As a Sagittarius, I can’t stand routine or anything that involves repetition― which is why I constantly need to switch-up my ab workouts. Luckily for me, switching workouts and ab exercises is one of the core essentials (no pun intended) to seeing results.
Despite what your middle school gym teachers told you, only doing sit-ups isn’t going to give you drool-worthy abs. Having a six-pack like Jillian Michaels is the result of lots of hard work. You need to do exercises that work your entire core, which is more than just your stomach.
The core is made up of a few different body parts, like your abdominals, back and hips. To achieve a strong, healthy core, you need to strengthen all of these muscle groups. No celebrity trainer got their flat stomach by just doing crunches.
Having a strong core will not only give you awesome abs, it will straighten your posture (making sitting through that two hour lecture a little less painful), promote proper joint alignment and help prevent injuries. The core supports all muscle actions and helps stabilize your body. So if you’re clumsy like me, having a strong core could possibly prevent a few accidents here and there.
So now the question is: How do I achieve this strong core? There are tons of different core exercises; the solution is to find the ones that work best for you.
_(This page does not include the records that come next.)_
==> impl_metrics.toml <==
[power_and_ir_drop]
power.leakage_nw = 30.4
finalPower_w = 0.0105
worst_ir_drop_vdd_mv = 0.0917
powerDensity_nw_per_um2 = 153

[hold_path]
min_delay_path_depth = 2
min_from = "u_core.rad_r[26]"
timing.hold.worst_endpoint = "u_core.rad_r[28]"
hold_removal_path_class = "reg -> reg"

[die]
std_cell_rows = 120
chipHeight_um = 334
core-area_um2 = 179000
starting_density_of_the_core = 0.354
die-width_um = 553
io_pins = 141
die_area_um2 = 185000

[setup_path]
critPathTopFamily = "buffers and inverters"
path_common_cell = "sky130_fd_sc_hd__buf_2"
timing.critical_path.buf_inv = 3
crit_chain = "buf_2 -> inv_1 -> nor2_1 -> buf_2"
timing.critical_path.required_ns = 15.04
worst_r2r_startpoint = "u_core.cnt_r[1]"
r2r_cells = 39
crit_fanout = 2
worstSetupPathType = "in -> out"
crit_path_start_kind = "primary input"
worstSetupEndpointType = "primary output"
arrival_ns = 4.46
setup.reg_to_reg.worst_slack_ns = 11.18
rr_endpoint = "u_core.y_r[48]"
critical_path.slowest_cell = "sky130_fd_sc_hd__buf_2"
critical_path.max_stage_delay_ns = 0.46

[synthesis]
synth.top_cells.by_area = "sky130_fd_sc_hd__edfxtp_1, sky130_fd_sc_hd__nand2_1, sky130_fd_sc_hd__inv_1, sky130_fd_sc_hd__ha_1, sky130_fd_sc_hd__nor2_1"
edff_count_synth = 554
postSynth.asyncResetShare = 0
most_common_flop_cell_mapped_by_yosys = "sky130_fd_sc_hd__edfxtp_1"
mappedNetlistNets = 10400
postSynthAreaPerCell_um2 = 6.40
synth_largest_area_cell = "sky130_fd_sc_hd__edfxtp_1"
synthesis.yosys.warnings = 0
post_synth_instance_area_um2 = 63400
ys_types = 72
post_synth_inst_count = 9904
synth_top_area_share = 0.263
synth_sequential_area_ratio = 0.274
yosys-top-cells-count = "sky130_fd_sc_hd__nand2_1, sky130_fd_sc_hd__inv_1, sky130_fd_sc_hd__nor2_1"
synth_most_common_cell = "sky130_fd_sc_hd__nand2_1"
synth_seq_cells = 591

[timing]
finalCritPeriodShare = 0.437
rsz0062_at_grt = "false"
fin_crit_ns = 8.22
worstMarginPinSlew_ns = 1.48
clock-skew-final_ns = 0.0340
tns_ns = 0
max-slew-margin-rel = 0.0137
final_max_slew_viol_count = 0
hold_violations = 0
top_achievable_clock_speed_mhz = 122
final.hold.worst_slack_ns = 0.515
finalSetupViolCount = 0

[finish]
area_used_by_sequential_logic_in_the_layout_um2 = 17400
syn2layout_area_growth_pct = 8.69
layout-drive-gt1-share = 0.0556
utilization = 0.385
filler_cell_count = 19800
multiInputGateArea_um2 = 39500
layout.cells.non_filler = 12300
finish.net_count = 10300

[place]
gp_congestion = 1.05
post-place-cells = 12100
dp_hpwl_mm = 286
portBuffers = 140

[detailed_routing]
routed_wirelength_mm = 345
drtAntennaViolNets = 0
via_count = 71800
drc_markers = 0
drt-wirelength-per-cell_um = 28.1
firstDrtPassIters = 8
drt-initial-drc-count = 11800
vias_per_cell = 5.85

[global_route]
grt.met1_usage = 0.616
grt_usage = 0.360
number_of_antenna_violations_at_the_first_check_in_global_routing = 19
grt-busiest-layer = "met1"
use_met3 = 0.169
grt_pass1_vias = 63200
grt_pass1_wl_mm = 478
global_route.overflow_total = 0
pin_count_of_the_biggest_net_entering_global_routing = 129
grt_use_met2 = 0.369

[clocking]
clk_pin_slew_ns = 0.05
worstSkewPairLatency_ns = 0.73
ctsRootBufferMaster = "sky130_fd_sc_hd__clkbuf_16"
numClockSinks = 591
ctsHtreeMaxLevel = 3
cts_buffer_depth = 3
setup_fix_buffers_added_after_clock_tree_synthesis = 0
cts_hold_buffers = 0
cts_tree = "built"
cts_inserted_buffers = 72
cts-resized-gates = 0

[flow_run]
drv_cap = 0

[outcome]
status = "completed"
Whether it’s exercises on the mat, taking Washboard Abs at the White Building or doing Jillian Michael’s Six Week Six-Pack home video (one of my favorites), you’re sure to see results as long as you’re mixing it up in every workout.
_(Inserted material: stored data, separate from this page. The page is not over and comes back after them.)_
`src/rtl/cad_pkg.sv`:
```
`default_nettype none
package cad_pkg;

  localparam int unsigned MAX_DIM_DEF = 256;
  localparam int unsigned LEN_W       = 9;
  localparam int unsigned VAL_W       = 16;
  localparam int unsigned DIST_W      = 16;
  localparam int unsigned DOT_W       = 40;
  localparam int unsigned NORM_W      = 39;
  localparam int unsigned PROD_W      = 2 * NORM_W;
  localparam int unsigned ROOT_W      = 40;
  localparam int unsigned CORD_W      = 56;
  localparam int unsigned ANG_W       = 27;
  localparam int unsigned CORD_STEPS  = 22;
  localparam int unsigned NORM_LIM_BIT = 50;
  localparam logic [LEN_W-1:0] LEN_RESET = 9'd256;
  localparam logic [PROD_W-1:0] DEGEN_LIMIT = 78'd1152921;
  localparam logic signed [ANG_W-1:0] ANG_QUARTER = 27'sd8388608;

  // Sums of one finished vector, handed from the front to the back.
  typedef struct packed {
    logic signed [DOT_W-1:0] dot;
    logic [NORM_W-1:0]       n1;
    logic [NORM_W-1:0]       n2;
  } acc_set_t;

  // round(atan(2^-i) * 2^24 / pi)
  function automatic logic [22:0] atan_tab(input logic [4:0] idx);
    logic [22:0] v;
    case (idx)
      5'd0:  v = 23'd4194304;
      5'd1:  v = 23'd2476042;
      5'd2:  v = 23'd1308273;
      5'd3:  v = 23'd664100;
      5'd4:  v = 23'd333339;
      5'd5:  v = 23'd166832;
      5'd6:  v = 23'd83436;
      5'd7:  v = 23'd41721;
      5'd8:  v = 23'd20861;
      5'd9:  v = 23'd10430;
      5'd10: v = 23'd5215;
      5'd11: v = 23'd2608;
      5'd12: v = 23'd1304;
      5'd13: v = 23'd652;
      5'd14: v = 23'd326;
      5'd15: v = 23'd163;
      5'd16: v = 23'd81;
      5'd17: v = 23'd41;
      5'd18: v = 23'd20;
      5'd19: v = 23'd10;
      5'd20: v = 23'd5;
      5'd21: v = 23'd3;
      default: v = 23'd0;
    endcase
    return v;
  endfunction

endpackage
`default_nettype wire

```
`src/rtl/cad_queue.sv`:
```
`default_nettype none
module cad_queue (
  input  wire logic               clk,
  input  wire logic               rst_n,
  input  wire logic               push,
  input  cad_pkg::acc_set_t       push_data,
  input  wire logic               pop,
  output logic                    full,
  output logic                    not_empty,
  output cad_pkg::acc_set_t       head
);

  cad_pkg::acc_set_t ent_r [2];
  logic              wr_ptr_r;
  logic              rd_ptr_r;
  logic [1:0]        cnt_r;

  assign full      = cnt_r == 2'd2;
  assign not_empty = cnt_r != 2'd0;
  assign head      = ent_r[rd_ptr_r];

  always_ff @(posedge clk) begin
    if (push) begin
      ent_r[wr_ptr_r] <= push_data;
    end
  end

  always_ff @(posedge clk) begin
    if (!rst_n) begin
      wr_ptr_r <= 1'b0;
      rd_ptr_r <= 1'b0;
      cnt_r    <= '0;
    end else begin
      if (push) begin
        wr_ptr_r <= !wr_ptr_r;
      end
      if (pop) begin
        rd_ptr_r <= !rd_ptr_r;
      end
      if (push && !pop) begin
        cnt_r <= cnt_r + 2'd1;
      end else if (pop && !push) begin
        cnt_r <= cnt_r - 2'd1;
      end
    end
  end

`ifndef ASSERT_OFF
  a_no_overflow: assert property (@(posedge clk) disable iff (!rst_n)
    full |-> !push) else $error("queue overflow");
  a_no_underflow: assert property (@(posedge clk) disable iff (!rst_n)
    pop |-> not_empty) else $error("queue underflow");
`endif

endmodule
`default_nettype wire

```
`config.mk`:
```
export PLATFORM = sky130hd
export DESIGN_NAME = cad_queue
export DESIGN_NICKNAME = d
export VERILOG_FILES = /design/src/rtl/cad_pkg.sv /design/src/rtl/cad_queue.sv
export SDC_FILE = /design/constraint.sdc
export NUM_CORES = 1
export LEC_CHECK = 0
export ABC_AREA = 0
export BUFFER_PORTS_ARGS = -buffer_cell sky130_fd_sc_hd__buf_2
export CORE_MARGIN = 2
export CORE_UTILIZATION = 38
export CTS_CLUSTER_SIZE = 14
export DETAILED_ROUTE_END_ITERATION = 16
export PLACE_DENSITY = 0.64
export SLEW_MARGIN = 10
export SYNTH_ARGS = -nofsm -noshare
export SYNTH_HDL_FRONTEND = slang
export SYNTH_SLANG_ARGS = --single-unit
export TNS_END_PERCENT = 1
```
`constraint.sdc`:
```
create_clock -name clk -period 12.18 [get_ports clk]
set_input_delay 0.609 -clock clk [delete_from_list [all_inputs] [get_ports clk]]
set_output_delay 0.609 -clock clk [all_outputs]
set_load 0.05 [all_outputs]
```
==> results of run 1 <==
layer usage:
metal | GRT usage, % | vias up | part of all wire [%]
met5 | 0 | - | 0
met4 | 4.369 | 0 | 2.3
met3 | 4.583 | 29 | 9.3
met2 | 22.78 | 173 | 50
met1 | 15.29 | 2194 | 38
li1 | - | 2061 | -
state kept, by name (all words and copies together) (netlist names), named ones only:
signal / count
rd_ptr_r: 1
wr_ptr_r: 1
cnt_r: 2
ent_r: 236
final cells by class:
| cell class | instances | share of cell area [%] |
|---|---|---|
| timing repair buffer | 245 | 11.17 |
| tap | 285 | 3.223 |
| multi-input combinational | 134 | 13.83 |
| clock buffer | 34 | 6.321 |
| inverter | 1 | 0.03392 |
| clock inverter | 9 | 0.4184 |
| sequential | 241 | 64.98 |
| antenna | 1 | 0.02261 |
cell usage after synthesis:
cell        n  area [um^2]
buf_2       9        45.04
mux2_2     98         1104
ha_1        1        12.51
edfxtp_1  236         7087
dfxtp_1     5        100.1
xor2_1      2        17.52
o21a_1      1        7.510
or2_2       1        6.260
and2b_1     1        7.510
buf_6       4        45.04
nor2b_1     2        12.51
o21ai_0     1        5.000
and2_1      4        25.02
or3_1       1        6.260
inv_1       1        3.750
mux2_4     20        300.3
xnor2_1     1        8.760
a21boi_0    1        7.510
logic make-up after synthesis:
group / count (synthesis) / share of synthesized area, %
flip-flops: 241 / 81.66
AO/OA/AOI/OAI: 3 / 0.2275
adder cells (fa/ha/maj): 1 / 0.1421
AND/OR/NAND/NOR: 9 / 0.6540
XOR/XNOR: 3 / 0.2986
multiplexers: 118 / 15.95
buffers and inverters: 14 / 1.066
power breakdown:
part	total [uW]	internal (uW)	switching, uW
clock	687	398	289
combinational	305	90.3	215
sequential	977	959	17.7
worst register-to-register path, stage by stage (launching register included):
cell	delay (ns)
dfxtp_1	0.38
and2_4	0.68
buf_4	0.82
stage by stage:
stage / hold slack (ns) / setup slack [ns]
CTS: 0.2468 / 8.622
floorplan: 0.4686 / 5.808
global route: 0.2586 / 8.502
global placement: 0.4827 / 9.206
finish: 0.2765 / 8.718
detailed placement: 0.5203 / 9.182
worst paths after layout:
path                         start                      to  slack (ns)
min                  push_data[64]  ent_r[0][64]$_DFFE_PP_        0.28
min reg2reg  cnt_r[1]$_SDFFE_PN0P_   cnt_r[1]$_SDFFE_PN0P_        0.53
max                      flip-flop                head[22]        8.72
max reg2reg  wr_ptr_r$_SDFFE_PN0P_  ent_r[1][32]$_DFFE_PP_        9.83
cell usage in the layout, fill, tap and decap left out, types with 2 or more instances in the layout:
cell type / Yosys / final
and2_1: 4 / 3
edfxtp_1: 236 / 236
clkbuf_1: 0 / 5
mux2_4: 20 / 20
clkbuf_8: 0 / 4
buf_2: 9 / 241
clkbuf_16: 0 / 25
dfxtp_1: 5 / 4
mux2_2: 98 / 98
buf_4: 0 / 4
xor2_1: 2 / 2
clkinv_2: 0 / 2
clkinv_1: 0 / 5
==> impl_summary.txt, run 1 <==
----------------------------------------------------
[Worst setup path]
  Cell family with most CP delay ... buffers and inverters
  Slowest cell delay on critical path ... 0.86 ns
  Number of buffer and inverter stages on the critical path ... 2
  Critical path depth ... 3
  Critical path class ... flip-flop to output port
  Critical Path Fanout Max ... 61
  Endpoint type of the worst setup path ... output port
  Startpoint type of the worst setup path ... flip-flop
  Arrival time worst endpoint ... 2.85 ns
  Worst path cell trace ... buf_4, mux2_2, buf_2
  Worst EP required ... 11.57 ns
  Master of the slowest instance on the critical path ... dfxtp_4
  Worst reg2reg path depth ... 2

[STA]
  Total Neg Setup Slack ... 0 ns
  Fin Clk Skew ... 0.01394 ns
  Tmin final ... 3.462 ns
  Count of endpoints failing setup in the final report ... 0
  RSZ-0062 raised after global routing ... no
  Slew Limit Fails ... 0
  Actual slew at the worst max-slew pin ... 0.8807 ns
  Fin. Hold Viols ... 0
  Normalized max-slew margin ... 41.29%
  Fin crit share ... 28.43%
  Max frequency ... 288.8 MHz

[Detailed routing]
  Avg Vias per Cell ... 4.692
  Average wire per cell in the routed design ... 17.50 um
  Number of detailed-route iterations in the first pass ... 4
  DRC viols ... 0
  Antenna-violating nets left ... 0
  DRC marker count from the first detailed-route iteration ... 199
  Total routed wirelength ... 16620 um
  Routed vias ... 4457

[Cells and area]
  Multi-input logic area ... 1530 um^2
  Final Non-Filler Cells ... 950
  Fin util ... 48.73%
  Register Area ... 7191 um^2
  Synth-to-layout area growth ... 25.73%
  Finished Cell Area ... 11070 um^2
  Number of fill cells ... 1952
  Layout cells sized above 1 ... 60.24%
  Number of nets in the final layout ... 771

[Global routing]
  Initial antenna violation count ... 1
  Maximum number of pins on one net before global-route repair ... 64
  Overall track demand over capacity in global routing ... 13.15%
  Via count of the first global-routing pass ... 4826
  Grt ovf ... 0
  Wire length of the first global-routing pass ... 25070 um

[CTS]
  Hold-fix buffers at CTS ... 0
  Max Root-Sink Buffers ... 3
  Number of buffers added by the clock tree synthesis step ... 25
  Clock tree from TritonCTS ... yes
  Register clock-pin slew on the reported worst setup and hold paths ... 0.06 ns
  Number of post-CTS setup repair buffers ... 0
  H-tree depth ... 1
  Cells resized by post-CTS repair ... 0
  Count of clock tree sinks ... 241
  Clock latency on the worst-skew pair ... 0.52 ns
  Clk root buf ... clkbuf_16

[Place]
  DP HPWL ... 11030 um
  Placed cell count ... 906
  Input/output buffers ... 241
  Cell Area, Placed ... 10320 um^2
  Routability congestion estimate from global placement ... 0.7212

[Yosys]
  Synth Instances ... 389
  Flop and latch count out of synthesis ... 241
  Unique masters post-synth ... 18
  Sequential element share of the synthesized area ... 81.66%
  Number of warnings printed during yosys synthesis ... 0
  Synth Cell Area ... 8801 um^2
  Number of nets produced by synthesis ... 512
  Per-instance average area after synthesis ... 22.62 um^2

[Floorplanning]
  Number of placement rows ... 55
  Die area ... 24390 um^2
  Placeable core region ... 22710 um^2
  Horizontal extent of the die ... 156.2 um
  Initial core utilization ... 38.75%
  Count of pins on the block boundary ... 242
  Height of the die ... 156.2 um

[Outcome]
  Run status ... complete, no violations

[Pwr]
  Largest voltage drop on the vdd net ... 0.1400 mV
  Overall Power ... 1970 uW
  Power density normalized to cell area ... 178.0 nW/um^2
  Cell leakage power ... 0.004176 uW

[Hold path]
  Worst hold stages ... 1
  Kind of path behind the tightest hold check ... primary input to flip-flop

[Run]
  Max-capacitance violation count ... 0

----------------------------------------------------
Power figures use the tool's default switching activity.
If you choose to do core exercises on your own, be sure to work your obliques (aka love handles), your lower and upper back and your hips. Side crunches, supermans (laying on your stomach and raising your chest), and planks are all efficient ways to work the entire core. Increase your repetitions and length of planks each week for faster results.
Participating in sports like yoga, cycling, sprinting, volleyball and kayaking also helps build core strength while you play. Any sport that requires balance, stability and contracting the upper and lower parts of the body will provide an excellent ab workout.
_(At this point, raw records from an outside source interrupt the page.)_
--- config.mk ---
export PLATFORM = sky130hd
export DESIGN_NAME = half_duplex_soft_uart_top
export DESIGN_NICKNAME = d
export VERILOG_FILES = /design/src/hdsu_pkg.sv /design/src/half_duplex_soft_uart_top.sv /design/src/hdsu_core.sv
export SDC_FILE = /design/constraint.sdc
export NUM_CORES = 1
export LEC_CHECK = 0
export BUFFER_PORTS_ARGS = -buffer_cell sky130_fd_sc_hd__buf_2
export CAP_MARGIN = 10
export CORE_ASPECT_RATIO = 0.5
export CORE_MARGIN = 4
export CORE_UTILIZATION = 35
export DETAILED_ROUTE_END_ITERATION = 8
export SYNTH_ARGS = -nofsm -noshare
export SYNTH_HDL_FRONTEND = slang
export SYNTH_HIERARCHICAL = 1
export SYNTH_SLANG_ARGS = --single-unit
--- constraint.sdc ---
create_clock -name clk -period 6.2 [get_ports clk]
set_input_delay 0 -clock clk [delete_from_list [all_inputs] [get_ports clk]]
set_output_delay 0 -clock clk [all_outputs]
set_load 0.02 [all_outputs]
Not a sports person? No need to fret, you can still build core strength. Doing daily activities like putting groceries away can help you develop six-pack abs. Anything that involves bending, pulling or picking things up and putting them above shoulder level will work your abs. Keep your abdominal muscles pulled in tight whenever you get the chance, every little bit helps!
Just remember, even if you’re crunched for time, there’s no need to resort to crunches. Mixing up your abdominal workouts and working the back and hips will provide for a happy, healthy core and a successful six-pack.